In the 540s - in the most aggressive language - he set out to denounce the
wickedness of his times.
Chapter 23.
- Then all the councillors, together with that proud tyrant Gurthrigern [Vortigern], the
British king, were so blinded, that, as a protection to their country [from the Picts], they
sealed its doom by inviting in among them (like wolves into the sheep-fold),
the fierce and impious Saxons, a race hateful both to God and men, to repel the
invasions of the northern nations.
- for
it was foretold by a certain soothsayer among them, that
they [Saxons] should occupy the country to which they were sailing three hundred years,
and half of that time, a hundred and fifty years, should plunder and despoil
the same.
- Their
mother-land, finding her first brood thus successful, sends forth a larger company of her
wolfish offspring, which sailing over, join themselves to their bastard-born comrades.
- The barbarians being
thus introduced as soldiers into the island, to encounter, as they falsely said, any
dangers in defence of their hospitable entertainers, obtain an allowance of provisions,
which, for some time being plentifully bestowed, stopped their doggish mouths.

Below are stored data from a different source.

`src/rtl/parking_controller.sv`:
```
// Four-slot parking lot controller: debounced entry/exit requests drive a
// single gate FSM that allocates the lowest free slot and times the barrier.

module parking_debounce #(
    parameter int DEBOUNCE_CYCLES = 10
) (
    input  logic clk,
    input  logic reset,
    input  logic req,
    output logic event_pulse
);
    localparam int CW = $clog2(DEBOUNCE_CYCLES + 1);
    localparam logic [CW-1:0] CNT_MAX = CW'(DEBOUNCE_CYCLES);
    localparam logic [CW-1:0] CNT_PRE = CW'(DEBOUNCE_CYCLES - 1);

    logic [1:0]    sync_q;
    logic [1:0]    sync_d;
    logic [CW-1:0] cnt_q;
    logic [CW-1:0] cnt_d;
    logic          ev_q;
    logic          ev_d;

    // Synchronizer shift, saturating stable-high counter and one-shot event.
    always_comb begin
        sync_d = {sync_q[0], req};
        cnt_d  = cnt_q;
        ev_d   = 1'b0;
        if (sync_q[1]) begin
            if (cnt_q != CNT_MAX) begin
                cnt_d = cnt_q + CW'(1);
            end else begin
                cnt_d = cnt_q;
            end
            ev_d = (cnt_q == CNT_PRE);
        end else begin
            cnt_d = '0;
        end
    end

    // Debounce state registers.
    always_ff @(posedge clk or negedge reset) begin
        if (!reset) begin
            sync_q <= 2'b00;
            cnt_q  <= '0;
            ev_q   <= 1'b0;
        end else begin
            sync_q <= sync_d;
            cnt_q  <= cnt_d;
            ev_q   <= ev_d;
        end
    end

    assign event_pulse = ev_q;
endmodule

module parking_controller #(
    parameter int GATE_CYCLES     = 1000,
    parameter int DEBOUNCE_CYCLES = 10
) (
    input  logic       clk_500Hz,
    input  logic       reset,
    input  logic       entry_req,
    input  logic       exit_req,
    input  logic [1:0] exit_slot,
    output logic [2:0] empty_slot,
    output logic [2:0] capacity,
    output logic       gate_open,
    output logic [2:0] assigned_slot,
    output logic       denied,
    output logic       err
);
    localparam int TW = (GATE_CYCLES > 1) ? $clog2(GATE_CYCLES) : 1;
    localparam logic [TW-1:0] TIMER_LOAD = TW'(GATE_CYCLES - 1);

    typedef enum logic [1:0] {
        IDLE       = 2'd0,
        ENTRY_OPEN = 2'd1,
        EXIT_OPEN  = 2'd2
    } state_t;

    function automatic logic [2:0] free_count(input logic [3:0] occ);
        logic [2:0] n;
        n = 3'd0;
        for (int i = 0; i < 4; i++) begin
            n = n + {2'b00, ~occ[i]};
        end
        return n;
    endfunction

    function automatic logic [2:0] lowest_free(input logic [3:0] occ);
        logic [2:0] idx;
        casez (occ)
            4'b???0: idx = 3'd0;
            4'b??01: idx = 3'd1;
            4'b?011: idx = 3'd2;
            4'b0111: idx = 3'd3;
            default: idx = 3'b111;
        endcase
        return idx;
    endfunction

    function automatic logic [3:0] slot_mask(input logic [1:0] idx);
        return 4'b0001 << idx;
    endfunction

    logic          entry_ev_s;
    logic          exit_ev_s;
    logic [2:0]    empty_s;
    state_t        state_q;
    state_t        state_d;
    logic [3:0]    occ_q;
    logic [3:0]    occ_d;
    logic [TW-1:0] timer_q;
    logic [TW-1:0] timer_d;
    logic          gate_q;
    logic          gate_d;
    logic [2:0]    assigned_q;
    logic [2:0]    assigned_d;
    logic          denied_q;
    logic          denied_d;
    logic          err_q;
    logic          err_d;

    parking_debounce #(.DEBOUNCE_CYCLES(DEBOUNCE_CYCLES)) u_entry_db (
        .clk         (clk_500Hz),
        .reset       (reset),
        .req         (entry_req),
        .event_pulse (entry_ev_s)
    );

    parking_debounce #(.DEBOUNCE_CYCLES(DEBOUNCE_CYCLES)) u_exit_db (
        .clk         (clk_500Hz),
        .reset       (reset),
        .req         (exit_req),
        .event_pulse (exit_ev_s)
    );

    assign empty_s = lowest_free(occ_q);

    // Gate FSM: exit wins over a simultaneous entry; events while open are dropped.
    always_comb begin
        state_d    = state_q;
        occ_d      = occ_q;
        timer_d    = timer_q;
        gate_d     = gate_q;
        assigned_d = assigned_q;
        denied_d   = 1'b0;
        err_d      = 1'b0;
        case (state_q)
            IDLE: begin
                if (exit_ev_s) begin
                    if (occ_q[exit_slot]) begin
                        occ_d   = occ_q & ~slot_mask(exit_slot);
                        gate_d  = 1'b1;
                        timer_d = TIMER_LOAD;
                        state_d = EXIT_OPEN;
                    end else begin
                        err_d = 1'b1;
                    end
                end else if (entry_ev_s) begin
                    if (empty_s != 3'b111) begin
                        occ_d      = occ_q | slot_mask(empty_s[1:0]);
                        assigned_d = empty_s;
                        gate_d     = 1'b1;
                        timer_d    = TIMER_LOAD;
                        state_d    = ENTRY_OPEN;
                    end else begin
                        denied_d = 1'b1;
                    end
                end else begin
                    state_d = IDLE;
                end
            end
            ENTRY_OPEN, EXIT_OPEN: begin
                if (timer_q == '0) begin
                    gate_d  = 1'b0;
                    state_d = IDLE;
                end else begin
                    timer_d = timer_q - TW'(1);
                end
            end
            default: begin
                gate_d  = 1'b0;
                state_d = IDLE;
            end
        endcase
    end

    // Controller state and registered outputs.
    always_ff @(posedge clk_500Hz or negedge reset) begin
        if (!reset) begin
            state_q    <= IDLE;
            occ_q      <= 4'b0000;
            timer_q    <= '0;
            gate_q     <= 1'b0;
            assigned_q <= 3'b111;
            denied_q   <= 1'b0;
            err_q      <= 1'b0;
        end else begin
            state_q    <= state_d;
            occ_q      <= occ_d;
            timer_q    <= timer_d;
            gate_q     <= gate_d;
            assigned_q <= assigned_d;
            denied_q   <= denied_d;
            err_q      <= err_d;
        end
    end

    assign empty_slot    = empty_s;
    assign capacity      = free_count(occ_q);
    assign gate_open     = gate_q;
    assign assigned_slot = assigned_q;
    assign denied        = denied_q;
    assign err           = err_q;
endmodule

```
`config.mk`:
```
export PLATFORM = sky130hd
export DESIGN_NAME = parking_controller
export DESIGN_NICKNAME = d
export VERILOG_FILES = /design/src/rtl/parking_controller.sv
export SDC_FILE = /design/constraint.sdc
export NUM_CORES = 1
export LEC_CHECK = 0
export CAP_MARGIN = 40
export CORE_MARGIN = 8
export CORE_UTILIZATION = 40
export DETAILED_ROUTE_END_ITERATION = 8
export GPL_TIMING_DRIVEN = 0
export HOLD_SLACK_MARGIN = 0.1
export SLEW_MARGIN = 20
export SYNTH_ARGS = -nofsm -noshare
export SYNTH_HDL_FRONTEND = slang
export SYNTH_SLANG_ARGS = --single-unit
```
`constraint.sdc`:
```
create_clock -name clk_500Hz -period 1.9 [get_ports clk_500Hz]
set_clock_uncertainty 0.2 [all_clocks]
set_input_delay 0.38 -clock clk_500Hz [delete_from_list [all_inputs] [get_ports clk_500Hz]]
set_output_delay 0.38 -clock clk_500Hz [all_outputs]
set_load 0.03 [all_outputs]
```
## Word-level counts from Yosys, hierarchy flattened

Cells that the tools add are included.
W data, S select, Z words.

| word-level totals | value |
|---|---|
| bits in registers | 36 |
| input port bits | 6 |
| output and inout port bits | 12 |

| cells by class | value |
|---|---|
| $add $sub $neg | 6 |
| order comparisons | 1 |
| eq/ne operators | 19 |
| shift-type cells | 2 |
| mux-type cells | 38 |
| bitwise logic cells | 8 |
| reduce and logical (&&, ||, !) cells | 11 |

Operator list:

| kind | number |
|---|---|
| $mux W10 | 5 |
| $mux W4 | 8 |
| $pmux W10 S2 | 1 |
| $mux W1 | 15 |
| $pmux W3 S4 | 1 |
| $reduce_and A4 Y1 | 3 |
| $logic_not A10 Y1 | 1 |
| $mux W2 | 5 |
| $ne A2 B2 Y1 const B | 5 |
| $sub A10 B1 Y10 const B | 1 |
| $add A4 B1 Y4 const B | 2 |
| $eq A4 B4 Y1 const B | 2 |
| $ne A4 B4 Y1 const B | 2 |
| $shl A1 B2 Y4 const A | 2 |
| $ne A3 B3 Y1 const B | 2 |
| $reduce_bool A2 Y1 | 3 |
| $not A1 Y1 | 5 |
| $reduce_and A5 Y1 | 1 |
| $and A4 B4 Y4 | 1 |
| $eq A2 B1 Y1 const B | 2 |
| $eq A4 B3 Y1 const B | 1 |
| $ne A4 B3 Y1 const B | 1 |
| $not A4 Y4 | 1 |
| $or A4 B4 Y4 | 1 |
| other kinds (14) | 14 |

## Logic depth before layout (Yosys ltp)

Gate-level depths: netlist of run 1.

| logic depth | value |
|---|---|
| depth after elaboration | 7 |
| mapped depth | 7 |
| depth with buffers taken out | 6 |

## Cells and area by module

A second synthesis of run 1 with hierarchy kept.

| unflattened totals | value |
|---|---|
| cells, all modules | 185 |
| area, all modules | 1956.9 um^2 |

By module, submodules not included:

| module | times used | cells each | area an instance (um^2) | sequential area each (um^2) |
|---|---|---|---|---|
| parking_controller | 1 | 135 | 1313.8 | 554.3 |
| parking_debounce | 2 | 25 | 321.6 | 175.2 |

## Least setup slack after synthesis of run 1

No wires, ideal clock.

| timing path | value |
|---|---|
| path kind | register -> output |
| from | register occ_q[0] |
| to | output capacity[1] |
| data arrival time | 1.583 ns |
| data required time | 1.320 ns |
| slack | -0.263 ns |
| stages on the path, launching flop included | 5 |
| path buffers | 0 |
| cell sequence | dfrtp_1 > fa_1 > inv_1 > ha_1 > ha_1 |

| on the way | value |
|---|---|
| longest elaborated chain between the ends | 4 |

Ends and longest elaborated chain:

| item | RTL line | RTL |
|---|---|---|
| start: declaration | 111 | `logic [3:0] occ_q;` |
| start signal: assignment | 193 | `occ_q <= 4'b0000;` |
| start signal: assignment | 201 | `occ_q <= occ_d;` |
| $not A1 Y1 | 85 | `n = n + {2'b00, ~occ[i]};` |
| $add A1 B1 Y2 | 85 |  |
| $add A2 B1 Y3 | 85 |  |
| $add A3 B1 Y3 | 85 |  |
| end: declaration | 66 | `output logic [2:0] capacity,` |

No other way between the ends.

## Worst setup path after layout of run 1

| timing path | value |
|---|---|
| from | register occ_q[3] |
| to | output capacity[1] |

| on the way | value |
|---|---|
| longest elaborated chain between the ends | 2 |

Ends and longest elaborated chain:

| item | RTL line |
|---|---|
| $not A1 Y1 | 85 |
| $add A3 B1 Y3 | 85 |

No other way between the ends.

Yet
they complain that their monthly supplies are not furnished in sufficient abundance,
and they industriously aggravate each occasion of quarrel, saying that unless
more liberality is shown them, they will break the treaty and plunder the whole
island. In a short time, they follow up their threats with deeds.
Chapter 24.
- then ... destroying
the neighbouring towns and lands, it [the Saxon horde] reached the other side of the island, and
dipped its red and savage tongue in the western ocean. In these assaults, therefore,
not unlike that of the Assyrian upon Judea,
- So that all the
columns were levelled with the ground by the frequent strokes of the battering-ram, all
the husbandmen routed, together with their bishops, priests, and people, whilst the sword
gleamed, and the flames crackled around them on every side. Lamentable
to behold, in the midst of the streets lay the tops of lofty towers, tumbled
to the ground, stones of high walls, holy altars, fragments of human bodies,
covered with livid clots of coagulated blood,
Chapter 25.
- Some [of the Romanized Britons], therefore, of the miserable remnant, being taken in the mountains, were murdered
in great numbers; others, constrained by famine, came and yielded themselves
to be slaves for ever to their foes, Others, committing the
safeguard of their lives, which were in continual jeopardy, to the mountains, precipices,
thickly wooded forests, and to the rocks of the seas (albeit with trembling hearts),
remained still in their country.
- [others] that they might not be brought to utter destruction, took arms under the conduct of
Ambrosius Aurelianus, a modest man, who of all the Roman nation was then alone in the
confusion of this troubled period by chance left alive.